A use of the genitive that you will be familiar with from English is the partitive genitive, which expresses the whole of which something is the part. For example, unus ursorum huc venit means "one of the bears is coming hither" (huc; hic means here without motion implied). Ursorum, of the bears, is the partitive genitive. Satis eloquentiae, sapientiae parum, said Seneca: enough (of) eloquence, of wisdom too little, a common failing of politicians.
A baculum, -i is a "walking stick" or similar object. Every Mountain Man will find one useful out in the woods, and occasionally at the tavern. A bacillum, -i is a "small stick" like a symbol of office. This is an example of a diminutive, as "cigarette" is a diminutive of "cigar." There are many ways to form diminutives in Latin, of which this is only one. Another example is porcella, a little porca, -ae. We also find porcula or porculus, "sow" and "hog," which are also really diminutives of porcus, -i, like baculum, where the word from which it was formed has disappeared. While porca ("gross sow") might be insulting, porcella ("my little piglet") could be endearing. What we call a "bacillus" is something else, a microbe shaped like a little stick that can give one tuberculosis. We also have microbes called "cocci" that you can catch in hospitals, but a coccum is the berry of the scarlet oak. From it, a scarlet dye was made that turned out really to come from a small insect infesting the berry. The microbes should properly be "cocca" since the word is neuter, but anyway the little spheres sticking together in strings were so-called because they stained red when prepared for the microscope, I believe.

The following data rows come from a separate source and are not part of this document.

### src/rtl/core/apd_pkg.sv
package apd_pkg;

    localparam int FRAC_BITS_DEF = 16;
    localparam int MAX_STEPS_DEF = 4096;

    // shared multiplier operand and product widths
    localparam int MUL_AW = 36;
    localparam int MUL_BW = 33;
    localparam int MUL_PW = MUL_AW + MUL_BW;

    localparam int SUM_W  = 36;
    localparam int WIDE_W = 72;
    localparam int DIV3_DIGITS = 8;

    localparam int CFG_IDX_W  = 1;
    localparam int CFG_DATA_W = 31;
    localparam logic [CFG_IDX_W-1:0] CFG_DRAG_AREA = 1'b0;
    localparam logic [CFG_IDX_W-1:0] CFG_MASS      = 1'b1;
    localparam logic [CFG_DATA_W-1:0] CFG_RESET_VAL = 31'd65536;

    typedef struct packed {
        logic signed [31:0] start_time;
        logic signed [31:0] altitude;
        logic signed [31:0] vert_velocity;
        logic signed [31:0] horiz_velocity;
        logic [23:0]        drag_coeff;
    } t_in;

    typedef struct packed {
        logic signed [31:0] apogee;
        logic               step_limit_hit;
    } t_out;

    localparam logic signed [WIDE_W-1:0] S32_MAX = 72'sd2147483647;
    localparam logic signed [WIDE_W-1:0] S32_MIN = -72'sd2147483648;

    function automatic logic signed [31:0] sat32(input logic signed [WIDE_W-1:0] v);
        logic signed [31:0] r;
        if (v > S32_MAX) begin
            r = 32'sh7FFF_FFFF;
        end else if (v < S32_MIN) begin
            r = 32'sh8000_0000;
        end else begin
            r = 32'(v);
        end
        return r;
    endfunction

endpackage
`config.mk`:
```
export PLATFORM = sky130hd
export DESIGN_NAME = greedy_word_wrap_unit
export DESIGN_NICKNAME = d
export VERILOG_FILES = /design/src/rtl/gww_pkg.sv /design/src/rtl/greedy_word_wrap_unit.sv
export SDC_FILE = /design/constraint.sdc
export NUM_CORES = 2
export LEC_CHECK = 0
export ABC_CLOCK_PERIOD_IN_PS = 8500
export BUFFER_PORTS_ARGS = -buffer_cell sky130_fd_sc_hd__buf_2
export CORE_MARGIN = 2
export CORE_UTILIZATION = 55
export DETAILED_ROUTE_END_ITERATION = 16
export PLACE_DENSITY = 0.74
export SYNTH_ARGS = -nofsm -noshare
export SYNTH_HDL_FRONTEND = slang
export SYNTH_SLANG_ARGS = --single-unit
```
`constraint.sdc`:
```
create_clock -name clk -period 8.5 [get_ports clk]
set_clock_uncertainty 0.15 [all_clocks]
set_input_delay 1.275 -clock clk [delete_from_list [all_inputs] [get_ports clk]]
set_output_delay 1.275 -clock clk [all_outputs]
set_load 0.01 [all_outputs]
```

There is Latin on U.S. Federal money. On coins, e pluribus unum appears; unum is neuter, and what it refers to is not clear to me. E pluribus una might be better ("Gentlemen, shall we join the ladies?"). On the $1 note, the Latin is in the Great Seal and its Masonic symbolism. Coeptis is a case of coeptum, -i, a work begun or undertaken. Annuit is from annuo, annuere, annui (3rd conjugation, nod or assent). Ordo, ordinis (m, series) and saeculum, -i (n, century) are the other words we have not yet met. What is meant by these mystic inscriptions? The early mountain man would have used Spanish dollars, pieces of 8 reales often cut into eighths, or "bits" as money. All the Federal money was in bank vaults (if issued, it would have disappeared in hoards or have been exported, since the coins were too heavy for their value), so people had to make do. There was plenty of Spanish silver, but the U.S. had no silver or gold yet. The term "Federal money" is in distinction to money issued by the States, which was often in pounds, shillings and pence, not in the new Federal unit, the Eagle ($10), divided decimally. Lack of coinage money was compensated by banknotes, but small change was a persistent problem until the 1860's.